* Task goal
Copy each line of the records that contains the word "comparison".

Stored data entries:
>>>
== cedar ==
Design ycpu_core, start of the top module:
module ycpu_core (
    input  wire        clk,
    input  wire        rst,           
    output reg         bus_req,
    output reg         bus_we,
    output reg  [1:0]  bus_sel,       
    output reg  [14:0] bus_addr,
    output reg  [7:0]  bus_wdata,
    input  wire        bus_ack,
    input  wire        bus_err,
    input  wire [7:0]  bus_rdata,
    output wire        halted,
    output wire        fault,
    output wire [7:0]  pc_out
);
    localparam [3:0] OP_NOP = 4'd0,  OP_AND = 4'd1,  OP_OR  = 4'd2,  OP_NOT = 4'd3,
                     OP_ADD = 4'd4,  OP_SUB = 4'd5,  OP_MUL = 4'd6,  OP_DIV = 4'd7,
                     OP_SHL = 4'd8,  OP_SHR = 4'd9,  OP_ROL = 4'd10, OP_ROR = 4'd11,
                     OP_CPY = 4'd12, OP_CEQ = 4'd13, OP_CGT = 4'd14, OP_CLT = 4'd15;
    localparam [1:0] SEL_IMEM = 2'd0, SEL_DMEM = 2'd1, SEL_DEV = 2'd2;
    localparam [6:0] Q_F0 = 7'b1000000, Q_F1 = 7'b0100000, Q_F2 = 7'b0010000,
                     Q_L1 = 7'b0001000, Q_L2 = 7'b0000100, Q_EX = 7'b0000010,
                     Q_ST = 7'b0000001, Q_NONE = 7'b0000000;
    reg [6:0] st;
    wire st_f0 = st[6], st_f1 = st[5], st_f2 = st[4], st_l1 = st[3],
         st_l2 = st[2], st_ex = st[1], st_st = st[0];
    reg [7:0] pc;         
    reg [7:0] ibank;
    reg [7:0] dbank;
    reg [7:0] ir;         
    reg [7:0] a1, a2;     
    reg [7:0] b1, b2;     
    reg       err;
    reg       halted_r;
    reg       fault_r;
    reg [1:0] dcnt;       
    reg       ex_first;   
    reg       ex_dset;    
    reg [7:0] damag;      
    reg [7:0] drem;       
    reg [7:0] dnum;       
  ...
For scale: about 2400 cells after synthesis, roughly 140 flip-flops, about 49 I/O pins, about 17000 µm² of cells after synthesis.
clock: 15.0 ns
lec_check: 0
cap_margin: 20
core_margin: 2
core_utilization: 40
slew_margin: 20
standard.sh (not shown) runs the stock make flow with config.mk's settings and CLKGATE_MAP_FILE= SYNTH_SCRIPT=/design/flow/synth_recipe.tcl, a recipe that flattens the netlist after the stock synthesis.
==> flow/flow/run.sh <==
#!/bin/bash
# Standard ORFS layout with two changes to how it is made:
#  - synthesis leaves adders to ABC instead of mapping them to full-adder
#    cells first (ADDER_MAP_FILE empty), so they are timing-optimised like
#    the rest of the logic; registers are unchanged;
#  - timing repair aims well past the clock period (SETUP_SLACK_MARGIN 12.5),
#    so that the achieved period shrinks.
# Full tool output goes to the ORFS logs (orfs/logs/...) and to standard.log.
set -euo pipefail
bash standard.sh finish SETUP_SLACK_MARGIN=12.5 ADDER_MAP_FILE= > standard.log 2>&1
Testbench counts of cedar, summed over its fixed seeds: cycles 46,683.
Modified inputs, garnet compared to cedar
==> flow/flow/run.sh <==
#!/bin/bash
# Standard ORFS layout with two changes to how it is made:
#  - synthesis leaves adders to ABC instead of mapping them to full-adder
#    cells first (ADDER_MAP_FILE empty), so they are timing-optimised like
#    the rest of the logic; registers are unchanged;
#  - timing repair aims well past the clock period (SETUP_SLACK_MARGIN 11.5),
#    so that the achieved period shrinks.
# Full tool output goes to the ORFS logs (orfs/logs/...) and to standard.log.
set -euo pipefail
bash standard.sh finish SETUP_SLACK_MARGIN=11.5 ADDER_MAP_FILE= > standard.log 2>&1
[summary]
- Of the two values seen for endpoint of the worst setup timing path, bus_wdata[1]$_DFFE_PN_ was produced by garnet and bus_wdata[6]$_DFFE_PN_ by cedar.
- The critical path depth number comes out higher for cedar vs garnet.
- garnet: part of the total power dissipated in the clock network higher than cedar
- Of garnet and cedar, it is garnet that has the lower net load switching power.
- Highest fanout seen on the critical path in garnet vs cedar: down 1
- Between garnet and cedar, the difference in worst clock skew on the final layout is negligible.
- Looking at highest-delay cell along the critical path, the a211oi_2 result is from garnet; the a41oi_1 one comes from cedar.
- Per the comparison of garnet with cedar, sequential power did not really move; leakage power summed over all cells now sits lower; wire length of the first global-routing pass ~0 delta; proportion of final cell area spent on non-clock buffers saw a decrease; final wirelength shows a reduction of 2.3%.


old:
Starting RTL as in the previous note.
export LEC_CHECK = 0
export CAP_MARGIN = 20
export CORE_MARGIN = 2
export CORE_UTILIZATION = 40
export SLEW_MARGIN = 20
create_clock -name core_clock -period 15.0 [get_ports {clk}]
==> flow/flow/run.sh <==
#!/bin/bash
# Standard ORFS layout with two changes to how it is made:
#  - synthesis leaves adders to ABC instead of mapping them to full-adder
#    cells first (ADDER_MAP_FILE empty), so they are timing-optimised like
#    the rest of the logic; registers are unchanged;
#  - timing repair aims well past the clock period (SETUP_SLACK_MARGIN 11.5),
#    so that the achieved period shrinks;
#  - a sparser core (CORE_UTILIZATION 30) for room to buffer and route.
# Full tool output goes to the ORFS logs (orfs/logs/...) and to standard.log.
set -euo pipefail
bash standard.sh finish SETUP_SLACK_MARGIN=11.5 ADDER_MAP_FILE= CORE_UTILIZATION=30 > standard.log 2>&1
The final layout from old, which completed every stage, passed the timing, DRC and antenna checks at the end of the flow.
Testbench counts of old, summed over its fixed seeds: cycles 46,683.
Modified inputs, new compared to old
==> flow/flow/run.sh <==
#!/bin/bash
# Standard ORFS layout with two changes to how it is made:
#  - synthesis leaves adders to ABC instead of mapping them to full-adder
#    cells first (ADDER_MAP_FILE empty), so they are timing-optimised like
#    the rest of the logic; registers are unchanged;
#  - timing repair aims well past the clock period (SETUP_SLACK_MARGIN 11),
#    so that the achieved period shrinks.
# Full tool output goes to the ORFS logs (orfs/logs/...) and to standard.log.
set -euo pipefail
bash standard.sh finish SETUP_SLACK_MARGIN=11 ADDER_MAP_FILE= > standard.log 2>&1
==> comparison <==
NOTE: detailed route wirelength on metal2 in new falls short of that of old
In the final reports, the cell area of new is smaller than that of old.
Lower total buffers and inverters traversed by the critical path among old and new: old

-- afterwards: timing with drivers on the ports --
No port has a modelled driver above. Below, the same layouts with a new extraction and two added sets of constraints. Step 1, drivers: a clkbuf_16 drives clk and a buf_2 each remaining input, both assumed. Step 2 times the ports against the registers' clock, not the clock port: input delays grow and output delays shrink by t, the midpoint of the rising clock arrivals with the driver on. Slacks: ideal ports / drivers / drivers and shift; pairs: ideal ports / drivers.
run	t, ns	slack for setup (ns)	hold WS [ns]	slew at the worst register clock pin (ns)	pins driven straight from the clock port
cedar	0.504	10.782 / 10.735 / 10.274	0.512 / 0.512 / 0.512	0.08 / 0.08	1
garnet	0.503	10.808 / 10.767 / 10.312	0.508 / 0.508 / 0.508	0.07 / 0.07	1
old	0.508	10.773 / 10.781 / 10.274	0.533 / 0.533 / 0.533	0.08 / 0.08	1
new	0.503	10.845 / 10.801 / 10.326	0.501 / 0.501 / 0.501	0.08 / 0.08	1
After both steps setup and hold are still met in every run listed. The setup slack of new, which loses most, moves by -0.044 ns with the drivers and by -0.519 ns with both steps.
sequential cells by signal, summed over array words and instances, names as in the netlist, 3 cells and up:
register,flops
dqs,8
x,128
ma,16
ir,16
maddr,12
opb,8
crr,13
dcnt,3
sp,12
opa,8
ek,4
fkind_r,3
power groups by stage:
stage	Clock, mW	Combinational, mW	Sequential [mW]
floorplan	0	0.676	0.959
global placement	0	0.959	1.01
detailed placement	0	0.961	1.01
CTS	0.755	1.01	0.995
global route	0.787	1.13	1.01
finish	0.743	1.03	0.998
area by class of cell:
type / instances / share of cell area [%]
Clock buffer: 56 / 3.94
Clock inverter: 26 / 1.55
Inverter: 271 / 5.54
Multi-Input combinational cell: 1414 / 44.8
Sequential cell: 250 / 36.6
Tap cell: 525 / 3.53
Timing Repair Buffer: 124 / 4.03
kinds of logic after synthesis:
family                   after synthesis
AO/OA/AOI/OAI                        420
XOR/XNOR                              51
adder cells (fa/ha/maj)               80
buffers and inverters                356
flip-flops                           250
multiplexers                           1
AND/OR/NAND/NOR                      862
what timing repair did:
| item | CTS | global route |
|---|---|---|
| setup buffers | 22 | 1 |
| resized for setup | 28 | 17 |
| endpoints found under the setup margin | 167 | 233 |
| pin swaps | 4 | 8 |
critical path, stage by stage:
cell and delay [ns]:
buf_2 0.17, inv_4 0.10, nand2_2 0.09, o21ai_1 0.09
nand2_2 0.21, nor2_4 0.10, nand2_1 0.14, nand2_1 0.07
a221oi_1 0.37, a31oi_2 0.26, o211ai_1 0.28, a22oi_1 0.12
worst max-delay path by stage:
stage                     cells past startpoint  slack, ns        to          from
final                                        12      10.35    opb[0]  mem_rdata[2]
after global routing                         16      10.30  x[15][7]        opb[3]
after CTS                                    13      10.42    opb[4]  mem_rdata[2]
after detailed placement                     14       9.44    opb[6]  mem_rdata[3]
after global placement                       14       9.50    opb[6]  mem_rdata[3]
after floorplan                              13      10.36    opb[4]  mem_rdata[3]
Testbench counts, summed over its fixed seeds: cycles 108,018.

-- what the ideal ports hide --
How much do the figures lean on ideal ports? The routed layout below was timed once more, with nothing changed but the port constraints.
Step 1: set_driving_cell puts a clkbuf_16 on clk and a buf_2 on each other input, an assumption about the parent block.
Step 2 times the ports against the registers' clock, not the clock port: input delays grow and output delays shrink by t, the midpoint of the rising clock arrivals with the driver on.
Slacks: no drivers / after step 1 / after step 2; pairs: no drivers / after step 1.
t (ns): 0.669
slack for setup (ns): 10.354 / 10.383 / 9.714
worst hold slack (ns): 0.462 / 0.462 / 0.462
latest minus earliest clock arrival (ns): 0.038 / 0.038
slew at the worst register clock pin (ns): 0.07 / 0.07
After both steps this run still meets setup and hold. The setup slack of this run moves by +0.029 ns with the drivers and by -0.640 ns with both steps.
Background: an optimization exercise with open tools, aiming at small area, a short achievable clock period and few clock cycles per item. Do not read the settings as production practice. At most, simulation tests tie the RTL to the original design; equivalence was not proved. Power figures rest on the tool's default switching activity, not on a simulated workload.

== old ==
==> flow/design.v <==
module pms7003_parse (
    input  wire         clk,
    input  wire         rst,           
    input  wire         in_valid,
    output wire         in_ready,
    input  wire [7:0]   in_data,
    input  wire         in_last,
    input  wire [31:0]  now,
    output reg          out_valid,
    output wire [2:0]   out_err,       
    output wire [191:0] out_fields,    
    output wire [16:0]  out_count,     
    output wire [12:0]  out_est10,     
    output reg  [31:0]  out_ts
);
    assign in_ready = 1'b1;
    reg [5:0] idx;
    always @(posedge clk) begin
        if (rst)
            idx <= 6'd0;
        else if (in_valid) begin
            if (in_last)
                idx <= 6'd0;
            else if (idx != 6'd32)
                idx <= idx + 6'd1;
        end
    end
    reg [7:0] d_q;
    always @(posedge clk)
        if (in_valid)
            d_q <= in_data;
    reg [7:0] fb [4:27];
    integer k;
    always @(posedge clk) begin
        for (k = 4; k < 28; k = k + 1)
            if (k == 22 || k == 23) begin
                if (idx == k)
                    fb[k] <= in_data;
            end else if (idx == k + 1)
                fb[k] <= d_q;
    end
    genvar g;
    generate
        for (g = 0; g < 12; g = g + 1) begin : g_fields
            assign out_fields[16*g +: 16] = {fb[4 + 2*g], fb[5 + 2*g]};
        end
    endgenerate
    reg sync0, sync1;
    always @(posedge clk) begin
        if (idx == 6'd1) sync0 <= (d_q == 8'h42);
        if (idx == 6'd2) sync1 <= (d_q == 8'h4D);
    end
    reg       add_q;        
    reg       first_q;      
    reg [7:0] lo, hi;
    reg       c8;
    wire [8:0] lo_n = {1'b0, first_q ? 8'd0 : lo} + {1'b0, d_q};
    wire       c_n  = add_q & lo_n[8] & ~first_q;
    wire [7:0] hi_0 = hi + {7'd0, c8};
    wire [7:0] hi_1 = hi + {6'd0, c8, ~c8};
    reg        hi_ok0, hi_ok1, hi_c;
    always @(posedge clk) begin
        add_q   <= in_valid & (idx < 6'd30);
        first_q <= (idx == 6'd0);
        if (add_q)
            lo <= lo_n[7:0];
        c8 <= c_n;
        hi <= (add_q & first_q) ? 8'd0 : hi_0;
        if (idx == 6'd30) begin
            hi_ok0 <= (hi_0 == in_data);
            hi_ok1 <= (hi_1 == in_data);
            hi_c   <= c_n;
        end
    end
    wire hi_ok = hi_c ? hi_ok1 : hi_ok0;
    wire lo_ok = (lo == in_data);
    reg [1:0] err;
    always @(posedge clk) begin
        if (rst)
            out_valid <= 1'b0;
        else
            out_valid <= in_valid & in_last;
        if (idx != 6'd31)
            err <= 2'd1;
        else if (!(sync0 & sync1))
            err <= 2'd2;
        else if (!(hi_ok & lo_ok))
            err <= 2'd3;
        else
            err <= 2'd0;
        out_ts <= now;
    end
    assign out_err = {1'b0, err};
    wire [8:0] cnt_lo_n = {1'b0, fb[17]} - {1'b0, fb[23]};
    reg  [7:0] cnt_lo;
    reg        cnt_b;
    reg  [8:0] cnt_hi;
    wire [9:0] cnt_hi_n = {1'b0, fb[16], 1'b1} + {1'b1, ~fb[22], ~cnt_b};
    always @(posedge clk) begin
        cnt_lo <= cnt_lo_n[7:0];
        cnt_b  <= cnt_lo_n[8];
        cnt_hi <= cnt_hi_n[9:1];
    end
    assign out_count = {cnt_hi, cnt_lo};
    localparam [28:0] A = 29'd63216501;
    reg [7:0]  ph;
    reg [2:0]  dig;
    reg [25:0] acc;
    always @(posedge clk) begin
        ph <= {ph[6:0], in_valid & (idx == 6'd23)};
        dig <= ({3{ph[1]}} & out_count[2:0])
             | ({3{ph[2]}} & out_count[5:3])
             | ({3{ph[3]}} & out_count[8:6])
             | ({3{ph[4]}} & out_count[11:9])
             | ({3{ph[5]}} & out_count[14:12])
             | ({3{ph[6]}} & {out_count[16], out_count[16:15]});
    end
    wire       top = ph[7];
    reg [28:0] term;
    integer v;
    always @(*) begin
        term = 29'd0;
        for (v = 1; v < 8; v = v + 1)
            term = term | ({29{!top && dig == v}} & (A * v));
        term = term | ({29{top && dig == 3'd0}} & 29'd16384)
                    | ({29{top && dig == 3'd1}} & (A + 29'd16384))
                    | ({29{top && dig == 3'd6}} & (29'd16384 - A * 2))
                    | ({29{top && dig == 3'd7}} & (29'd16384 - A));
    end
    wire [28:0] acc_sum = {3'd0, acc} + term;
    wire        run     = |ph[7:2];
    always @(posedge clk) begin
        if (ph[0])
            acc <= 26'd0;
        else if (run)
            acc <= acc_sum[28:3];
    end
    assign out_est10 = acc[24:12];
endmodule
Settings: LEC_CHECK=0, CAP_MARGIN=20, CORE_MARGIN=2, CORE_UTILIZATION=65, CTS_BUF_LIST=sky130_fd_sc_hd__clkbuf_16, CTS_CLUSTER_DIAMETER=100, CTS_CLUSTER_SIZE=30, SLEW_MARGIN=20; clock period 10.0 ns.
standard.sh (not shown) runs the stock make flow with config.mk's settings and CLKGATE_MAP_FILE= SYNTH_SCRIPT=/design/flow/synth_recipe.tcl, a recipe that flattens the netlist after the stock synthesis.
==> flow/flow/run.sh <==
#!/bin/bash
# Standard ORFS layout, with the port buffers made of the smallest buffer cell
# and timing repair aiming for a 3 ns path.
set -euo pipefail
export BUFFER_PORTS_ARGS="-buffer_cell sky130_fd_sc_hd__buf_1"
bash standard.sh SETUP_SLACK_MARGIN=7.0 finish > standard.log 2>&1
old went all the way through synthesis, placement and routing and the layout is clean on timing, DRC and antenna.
<<<
>>>
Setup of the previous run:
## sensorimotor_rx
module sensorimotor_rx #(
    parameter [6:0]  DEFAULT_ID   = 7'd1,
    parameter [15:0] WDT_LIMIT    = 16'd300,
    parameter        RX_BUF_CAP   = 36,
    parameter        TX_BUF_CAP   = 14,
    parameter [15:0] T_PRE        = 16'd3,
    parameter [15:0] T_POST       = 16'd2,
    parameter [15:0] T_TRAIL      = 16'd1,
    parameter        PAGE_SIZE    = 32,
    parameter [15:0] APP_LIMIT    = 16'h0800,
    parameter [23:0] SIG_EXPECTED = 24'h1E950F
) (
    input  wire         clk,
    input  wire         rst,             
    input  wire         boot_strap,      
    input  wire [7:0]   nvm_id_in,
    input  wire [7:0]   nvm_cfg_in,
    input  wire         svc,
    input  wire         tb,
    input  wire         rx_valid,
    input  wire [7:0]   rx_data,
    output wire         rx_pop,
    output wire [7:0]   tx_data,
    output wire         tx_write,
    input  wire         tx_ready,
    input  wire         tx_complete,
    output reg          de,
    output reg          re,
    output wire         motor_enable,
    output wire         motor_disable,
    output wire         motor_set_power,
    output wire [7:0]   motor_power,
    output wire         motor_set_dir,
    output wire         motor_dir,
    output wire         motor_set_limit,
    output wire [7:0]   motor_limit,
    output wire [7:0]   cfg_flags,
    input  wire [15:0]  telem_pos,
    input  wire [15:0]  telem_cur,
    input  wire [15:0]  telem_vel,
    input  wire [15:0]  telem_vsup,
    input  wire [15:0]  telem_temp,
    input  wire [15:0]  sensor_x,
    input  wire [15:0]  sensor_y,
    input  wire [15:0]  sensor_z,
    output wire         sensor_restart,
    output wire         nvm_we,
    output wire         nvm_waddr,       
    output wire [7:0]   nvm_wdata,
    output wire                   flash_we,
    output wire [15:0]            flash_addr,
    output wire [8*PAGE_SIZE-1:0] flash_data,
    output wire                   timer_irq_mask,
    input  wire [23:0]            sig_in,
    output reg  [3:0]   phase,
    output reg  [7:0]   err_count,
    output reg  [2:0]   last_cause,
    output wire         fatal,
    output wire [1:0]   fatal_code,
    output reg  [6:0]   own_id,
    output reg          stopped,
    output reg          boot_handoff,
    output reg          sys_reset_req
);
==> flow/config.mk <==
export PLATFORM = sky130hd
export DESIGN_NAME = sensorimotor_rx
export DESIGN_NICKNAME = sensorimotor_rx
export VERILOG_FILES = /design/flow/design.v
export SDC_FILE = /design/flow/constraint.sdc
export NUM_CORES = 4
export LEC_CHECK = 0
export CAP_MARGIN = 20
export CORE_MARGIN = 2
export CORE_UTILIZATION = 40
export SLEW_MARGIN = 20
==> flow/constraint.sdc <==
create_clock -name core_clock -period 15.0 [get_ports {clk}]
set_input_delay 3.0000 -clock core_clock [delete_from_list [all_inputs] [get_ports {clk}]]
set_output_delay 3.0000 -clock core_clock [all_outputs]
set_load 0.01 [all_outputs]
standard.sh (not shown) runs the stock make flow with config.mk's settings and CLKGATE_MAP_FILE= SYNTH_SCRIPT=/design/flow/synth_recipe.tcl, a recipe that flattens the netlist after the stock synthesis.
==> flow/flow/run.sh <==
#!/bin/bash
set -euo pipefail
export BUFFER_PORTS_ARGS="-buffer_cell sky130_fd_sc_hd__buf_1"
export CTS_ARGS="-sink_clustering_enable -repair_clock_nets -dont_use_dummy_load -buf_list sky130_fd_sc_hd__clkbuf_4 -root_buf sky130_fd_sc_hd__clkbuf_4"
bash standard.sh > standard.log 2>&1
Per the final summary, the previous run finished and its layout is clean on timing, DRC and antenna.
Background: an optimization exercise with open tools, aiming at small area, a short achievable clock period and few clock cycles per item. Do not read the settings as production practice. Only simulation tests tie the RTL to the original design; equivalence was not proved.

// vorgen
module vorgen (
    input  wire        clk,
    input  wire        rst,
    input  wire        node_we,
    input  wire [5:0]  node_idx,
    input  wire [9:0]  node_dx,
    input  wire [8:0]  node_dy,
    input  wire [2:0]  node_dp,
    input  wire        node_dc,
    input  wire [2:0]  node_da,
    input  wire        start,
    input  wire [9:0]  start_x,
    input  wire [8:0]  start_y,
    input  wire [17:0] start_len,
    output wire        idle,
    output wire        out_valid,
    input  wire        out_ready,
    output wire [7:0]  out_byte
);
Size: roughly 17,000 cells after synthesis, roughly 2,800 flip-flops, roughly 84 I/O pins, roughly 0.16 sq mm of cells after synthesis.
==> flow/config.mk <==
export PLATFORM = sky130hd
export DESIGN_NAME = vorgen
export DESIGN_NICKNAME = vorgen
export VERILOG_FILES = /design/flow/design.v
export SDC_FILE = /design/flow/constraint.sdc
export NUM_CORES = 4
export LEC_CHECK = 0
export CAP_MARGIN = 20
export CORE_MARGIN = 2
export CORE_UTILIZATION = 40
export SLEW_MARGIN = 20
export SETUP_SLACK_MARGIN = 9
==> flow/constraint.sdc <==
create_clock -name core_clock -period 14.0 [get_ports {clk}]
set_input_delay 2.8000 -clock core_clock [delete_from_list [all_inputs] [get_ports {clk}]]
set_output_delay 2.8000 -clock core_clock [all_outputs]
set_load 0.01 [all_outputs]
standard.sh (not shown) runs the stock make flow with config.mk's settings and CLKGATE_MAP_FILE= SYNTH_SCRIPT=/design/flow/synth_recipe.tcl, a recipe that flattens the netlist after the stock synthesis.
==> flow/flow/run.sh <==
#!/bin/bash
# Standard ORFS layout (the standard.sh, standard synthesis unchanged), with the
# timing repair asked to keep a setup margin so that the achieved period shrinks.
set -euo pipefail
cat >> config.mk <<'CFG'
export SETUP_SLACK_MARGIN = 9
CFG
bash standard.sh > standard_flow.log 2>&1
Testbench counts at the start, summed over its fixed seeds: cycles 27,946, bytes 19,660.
<<<
* Answer to this task
- Per the comparison of garnet with cedar, sequential power did not really move; leakage power summed over all cells now sits lower; wire length of the first global-routing pass ~0 delta; proportion of final cell area spent on non-clock buffers saw a decrease; final wirelength shows a reduction of 2.3%.
==> comparison <==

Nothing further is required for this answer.